Benfazejos somos, ainda, por movimentar a economia argentina. Estávamos no supermercado a comprar coisas, quando fomos constrangidos pela dor da fome. Resolvemos adquirir comida, mas lembramos que o hotel nos impedia. O que respeitar, leitor: nossa fome, criada por Deus, ou as regras injustificáveis de uma ditadura hoteleira? Quem tem fome, tem pressa, diria Betinho. Corremos para as prateleiras e nos abastamos de comida. Porém, como entrar com tudo que compramos pelas muralhas do hotel? Resolvemos, sabiamente, levar uma mala (apenas 40 reais na Argentina) e irromper a fortaleza.

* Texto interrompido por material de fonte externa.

[src/hdl/atl_pkg.sv]
`default_nettype none
package atl_pkg;

  // field widths
  localparam int IN_W    = 16;
  localparam int ANG_W   = 17;
  localparam int OUT_W   = 18;
  localparam int THR_W   = 15;

  // angle format
  localparam int ANGLE_FRAC_BITS = 8;
  localparam int Q16_SHIFT       = 16;
  localparam int ROUND_SHIFT     = Q16_SHIFT - ANGLE_FRAC_BITS;

  // cordic datapath
  localparam int CW           = 28;
  localparam int ZW           = 26;
  localparam int PRE_SHIFT    = 8;
  localparam int CORDIC_STEPS = 18;
  localparam logic signed [ZW-1:0] DEG90_Q16  = ZW'(90 * 65536);
  localparam logic signed [ZW-1:0] DEG180_Q16 = ZW'(180 * 65536);
  localparam logic signed [ZW-1:0] ROUND_HALF = ZW'(1 << (ROUND_SHIFT - 1));
  localparam logic signed [ZW-1:0] ATAN_Q16 [CORDIC_STEPS] = '{
    ZW'(2949120), ZW'(1740967), ZW'(919879), ZW'(466945), ZW'(234379),
    ZW'(117304), ZW'(58666), ZW'(29335), ZW'(14668), ZW'(7334), ZW'(3667),
    ZW'(1833), ZW'(917), ZW'(458), ZW'(229), ZW'(115), ZW'(57), ZW'(29)
  };

  // root and divide units
  localparam int SQ_IN_W   = 48;
  localparam int SQ_ROOT_W = 24;
  localparam int DIV_NUM_W = 25;
  localparam int DIV_DEN_W = 19;

  // smoother: divide by five via reciprocal
  localparam logic [15:0] FIFTH_MUL   = 16'd52429;
  localparam int          FIFTH_SHIFT = 18;

  // board geometry
  localparam int BOARD_PIXELS  = 160;
  localparam int BUBBLE_PIXELS = 24;
  localparam int SPAN          = BOARD_PIXELS - BUBBLE_PIXELS - 8;
  localparam int CENTER        = BOARD_PIXELS / 2 - BUBBLE_PIXELS / 2;
  localparam logic [17:0] CLAMP_ANGLE = 18'(15 << ANGLE_FRAC_BITS);

  // threshold registers
  localparam logic [0:0] REG_LEVEL  = 1'b0;
  localparam logic [0:0] REG_SLIGHT = 1'b1;
  localparam logic [THR_W-1:0] LEVEL_RESET  = THR_W'((3 << ANGLE_FRAC_BITS) / 2);
  localparam logic [THR_W-1:0] SLIGHT_RESET = THR_W'(5 << ANGLE_FRAC_BITS);

  // tilt classes
  localparam logic [1:0] CLASS_LEVEL  = 2'd0;
  localparam logic [1:0] CLASS_SLIGHT = 2'd1;
  localparam logic [1:0] CLASS_STRONG = 2'd2;

  typedef struct packed {
    logic                 vld;
    logic                 tag;
    logic signed [CW-1:0] x;
    logic signed [CW-1:0] y;
    logic signed [ZW-1:0] z;
  } cordic_t;

endpackage
`default_nettype wire

[src/hdl/atl_isqrt.sv]
`default_nettype none
module atl_isqrt
  import atl_pkg::*;
(
  input  wire logic               clk,
  input  wire logic               rst_n,
  input  wire logic               start,
  input  wire logic [SQ_IN_W-1:0] radicand,
  output logic                    done,
  output logic [SQ_ROOT_W-1:0]    root
);

  localparam int RW  = SQ_ROOT_W + 3;
  localparam int CNW = $clog2(SQ_ROOT_W);

  logic                 busy_r, done_r;
  logic [CNW-1:0]       cnt_r;
  logic [SQ_IN_W-1:0]   sh_r;
  logic [RW-1:0]        rem_r, rem_t, trial;
  logic [SQ_ROOT_W-1:0] root_r;
  logic                 ge;

  // one root bit per cycle
  assign rem_t = {rem_r[RW-3:0], sh_r[SQ_IN_W-1 -: 2]};
  assign trial = {1'b0, root_r, 2'b01};
  assign ge    = rem_t >= trial;

  always_ff @(posedge clk) begin
    if (!rst_n) begin
      busy_r <= 1'b0;
      done_r <= 1'b0;
    end else begin
      done_r <= 1'b0;
      if (start) begin
        busy_r <= 1'b1;
        sh_r   <= radicand;
        rem_r  <= '0;
        root_r <= '0;
        cnt_r  <= '0;
      end else if (busy_r) begin
        sh_r   <= sh_r << 2;
        rem_r  <= ge ? rem_t - trial : rem_t;
        root_r <= {root_r[SQ_ROOT_W-2:0], ge};
        cnt_r  <= cnt_r + 1'b1;
        if (cnt_r == CNW'(SQ_ROOT_W - 1)) begin
          busy_r <= 1'b0;
          done_r <= 1'b1;
        end
      end
    end
  end

  assign done = done_r;
  assign root = root_r;

endmodule
`default_nettype wire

Feito! Subimos ao quarto e banqueteamos. Porém… no seguinte dia viria o revés.

Vinícius, jogue o que sobrou do suco de maçã fora. – Solicitou-me minha esposa.

Ingenuamente, joguei a embalagem num saco plástico sem despejar o conteúdo na pia. “Não há nada tão ruim que não possa piorar” (guarde este sábio ditado).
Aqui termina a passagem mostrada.